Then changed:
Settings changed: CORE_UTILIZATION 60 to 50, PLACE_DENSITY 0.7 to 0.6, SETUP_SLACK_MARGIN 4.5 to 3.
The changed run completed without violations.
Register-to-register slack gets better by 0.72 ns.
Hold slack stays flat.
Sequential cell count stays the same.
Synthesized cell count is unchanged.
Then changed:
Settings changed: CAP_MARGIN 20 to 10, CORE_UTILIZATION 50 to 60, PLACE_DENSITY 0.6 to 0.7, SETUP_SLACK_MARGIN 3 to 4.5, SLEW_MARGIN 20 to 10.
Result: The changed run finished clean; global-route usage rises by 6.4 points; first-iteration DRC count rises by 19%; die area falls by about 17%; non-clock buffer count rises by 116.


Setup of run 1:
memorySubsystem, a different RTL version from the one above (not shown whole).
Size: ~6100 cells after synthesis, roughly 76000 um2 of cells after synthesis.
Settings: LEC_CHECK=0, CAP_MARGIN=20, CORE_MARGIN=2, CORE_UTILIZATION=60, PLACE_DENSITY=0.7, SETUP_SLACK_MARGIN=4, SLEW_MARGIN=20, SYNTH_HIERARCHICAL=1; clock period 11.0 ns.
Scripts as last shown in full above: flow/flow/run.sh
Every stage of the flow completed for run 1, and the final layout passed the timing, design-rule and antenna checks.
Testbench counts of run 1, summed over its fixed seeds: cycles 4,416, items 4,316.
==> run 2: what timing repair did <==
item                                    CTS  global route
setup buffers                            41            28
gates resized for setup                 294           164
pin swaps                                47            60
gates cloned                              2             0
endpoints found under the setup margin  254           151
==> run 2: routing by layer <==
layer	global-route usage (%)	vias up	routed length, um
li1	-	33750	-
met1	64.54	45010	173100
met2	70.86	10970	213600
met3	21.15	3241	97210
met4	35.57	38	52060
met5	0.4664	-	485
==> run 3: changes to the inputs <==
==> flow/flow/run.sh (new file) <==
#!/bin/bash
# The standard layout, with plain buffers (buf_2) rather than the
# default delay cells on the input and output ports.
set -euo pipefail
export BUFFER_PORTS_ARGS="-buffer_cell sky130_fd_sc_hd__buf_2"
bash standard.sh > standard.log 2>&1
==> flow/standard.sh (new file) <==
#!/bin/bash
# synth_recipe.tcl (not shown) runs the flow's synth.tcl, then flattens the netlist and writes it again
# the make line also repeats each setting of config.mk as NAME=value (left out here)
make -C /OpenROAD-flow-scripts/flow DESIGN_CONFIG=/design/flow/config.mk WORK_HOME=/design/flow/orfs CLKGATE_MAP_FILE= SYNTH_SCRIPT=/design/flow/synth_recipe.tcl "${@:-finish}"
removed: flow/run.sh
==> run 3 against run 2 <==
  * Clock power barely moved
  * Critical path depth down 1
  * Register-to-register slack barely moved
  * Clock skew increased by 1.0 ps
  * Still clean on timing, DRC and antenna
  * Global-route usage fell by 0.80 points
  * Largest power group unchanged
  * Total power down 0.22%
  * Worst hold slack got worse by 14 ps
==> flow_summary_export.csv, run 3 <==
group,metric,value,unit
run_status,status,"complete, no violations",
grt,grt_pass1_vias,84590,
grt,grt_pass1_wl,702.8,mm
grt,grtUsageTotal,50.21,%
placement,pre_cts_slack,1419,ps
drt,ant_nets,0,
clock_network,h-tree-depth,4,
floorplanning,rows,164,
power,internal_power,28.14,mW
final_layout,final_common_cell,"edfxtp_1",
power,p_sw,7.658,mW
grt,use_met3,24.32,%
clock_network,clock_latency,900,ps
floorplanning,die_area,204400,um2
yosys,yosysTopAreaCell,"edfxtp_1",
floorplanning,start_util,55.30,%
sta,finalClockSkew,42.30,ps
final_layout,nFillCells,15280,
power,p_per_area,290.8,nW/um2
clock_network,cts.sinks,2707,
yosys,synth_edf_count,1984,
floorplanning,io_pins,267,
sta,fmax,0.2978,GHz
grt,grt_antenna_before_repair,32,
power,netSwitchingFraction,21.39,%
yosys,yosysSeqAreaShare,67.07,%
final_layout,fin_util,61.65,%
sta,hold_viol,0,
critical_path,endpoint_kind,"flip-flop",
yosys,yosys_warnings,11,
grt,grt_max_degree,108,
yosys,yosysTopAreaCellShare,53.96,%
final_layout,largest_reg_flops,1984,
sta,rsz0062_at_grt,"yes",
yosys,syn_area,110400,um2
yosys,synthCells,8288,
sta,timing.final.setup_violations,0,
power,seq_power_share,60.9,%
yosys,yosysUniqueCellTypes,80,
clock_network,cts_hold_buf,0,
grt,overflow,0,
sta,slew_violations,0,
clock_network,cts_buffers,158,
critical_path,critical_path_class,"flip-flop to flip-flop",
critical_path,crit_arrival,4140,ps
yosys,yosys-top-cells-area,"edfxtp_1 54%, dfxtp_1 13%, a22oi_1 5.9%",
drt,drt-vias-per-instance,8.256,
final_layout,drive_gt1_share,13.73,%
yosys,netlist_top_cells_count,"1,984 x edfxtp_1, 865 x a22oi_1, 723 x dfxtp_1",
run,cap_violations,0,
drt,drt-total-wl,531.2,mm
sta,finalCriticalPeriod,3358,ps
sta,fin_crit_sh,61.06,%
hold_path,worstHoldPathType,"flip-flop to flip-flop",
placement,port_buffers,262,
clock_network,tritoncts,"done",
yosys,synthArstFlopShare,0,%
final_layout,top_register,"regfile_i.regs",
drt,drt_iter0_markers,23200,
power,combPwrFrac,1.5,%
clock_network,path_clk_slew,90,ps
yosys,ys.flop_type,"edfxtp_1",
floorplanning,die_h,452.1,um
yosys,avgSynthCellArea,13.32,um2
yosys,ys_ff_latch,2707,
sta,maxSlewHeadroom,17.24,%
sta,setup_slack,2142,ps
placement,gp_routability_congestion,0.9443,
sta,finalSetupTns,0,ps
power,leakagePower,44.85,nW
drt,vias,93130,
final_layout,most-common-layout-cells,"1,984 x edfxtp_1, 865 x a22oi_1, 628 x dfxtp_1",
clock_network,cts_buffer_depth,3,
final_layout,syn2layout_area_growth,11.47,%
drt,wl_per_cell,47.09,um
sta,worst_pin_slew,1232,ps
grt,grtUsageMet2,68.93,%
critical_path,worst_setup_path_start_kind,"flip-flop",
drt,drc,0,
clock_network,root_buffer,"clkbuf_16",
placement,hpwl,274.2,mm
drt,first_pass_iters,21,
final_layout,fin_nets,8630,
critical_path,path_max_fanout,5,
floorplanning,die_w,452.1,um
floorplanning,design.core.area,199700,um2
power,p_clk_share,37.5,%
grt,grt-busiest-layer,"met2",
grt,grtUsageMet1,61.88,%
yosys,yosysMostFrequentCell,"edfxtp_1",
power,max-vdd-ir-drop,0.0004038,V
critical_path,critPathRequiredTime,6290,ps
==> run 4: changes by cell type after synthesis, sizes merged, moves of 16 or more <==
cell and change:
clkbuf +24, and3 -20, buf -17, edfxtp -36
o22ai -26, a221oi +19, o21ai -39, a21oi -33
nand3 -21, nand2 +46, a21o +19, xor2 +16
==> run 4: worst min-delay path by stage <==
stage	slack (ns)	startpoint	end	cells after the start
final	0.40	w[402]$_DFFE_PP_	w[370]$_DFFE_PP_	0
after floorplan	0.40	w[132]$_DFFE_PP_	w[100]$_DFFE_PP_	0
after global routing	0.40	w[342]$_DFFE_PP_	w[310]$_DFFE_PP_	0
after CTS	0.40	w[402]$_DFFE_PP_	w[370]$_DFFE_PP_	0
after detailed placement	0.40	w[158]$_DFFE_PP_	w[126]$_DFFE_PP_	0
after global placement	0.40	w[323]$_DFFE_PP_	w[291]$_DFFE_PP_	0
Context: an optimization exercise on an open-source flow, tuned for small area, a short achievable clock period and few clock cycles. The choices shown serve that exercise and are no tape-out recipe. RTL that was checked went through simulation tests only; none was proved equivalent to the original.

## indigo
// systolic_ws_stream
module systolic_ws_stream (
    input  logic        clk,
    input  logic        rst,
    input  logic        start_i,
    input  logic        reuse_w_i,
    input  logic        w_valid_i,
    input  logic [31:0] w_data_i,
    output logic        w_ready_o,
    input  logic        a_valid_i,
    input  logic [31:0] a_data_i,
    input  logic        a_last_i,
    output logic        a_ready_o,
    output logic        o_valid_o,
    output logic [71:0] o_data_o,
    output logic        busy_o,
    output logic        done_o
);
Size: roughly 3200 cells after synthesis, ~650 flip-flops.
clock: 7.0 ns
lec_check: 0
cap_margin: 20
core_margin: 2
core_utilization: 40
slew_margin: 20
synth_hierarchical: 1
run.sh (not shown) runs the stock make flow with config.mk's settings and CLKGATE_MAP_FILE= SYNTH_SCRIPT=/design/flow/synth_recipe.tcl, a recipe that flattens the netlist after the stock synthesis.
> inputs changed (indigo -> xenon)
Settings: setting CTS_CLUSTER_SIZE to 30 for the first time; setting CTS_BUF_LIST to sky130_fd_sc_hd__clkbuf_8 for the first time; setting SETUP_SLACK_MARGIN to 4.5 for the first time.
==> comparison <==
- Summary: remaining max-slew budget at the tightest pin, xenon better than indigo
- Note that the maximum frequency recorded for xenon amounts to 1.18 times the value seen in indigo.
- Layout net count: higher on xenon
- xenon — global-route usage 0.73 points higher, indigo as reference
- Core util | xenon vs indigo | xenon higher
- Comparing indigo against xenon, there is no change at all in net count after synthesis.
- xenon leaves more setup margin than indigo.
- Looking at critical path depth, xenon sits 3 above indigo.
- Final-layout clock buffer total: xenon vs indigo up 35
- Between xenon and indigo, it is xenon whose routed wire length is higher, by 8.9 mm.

**Task requirements:** In the records above, how many lines contain the word "changes"? Give the number alone.

**Solution to this problem:** 2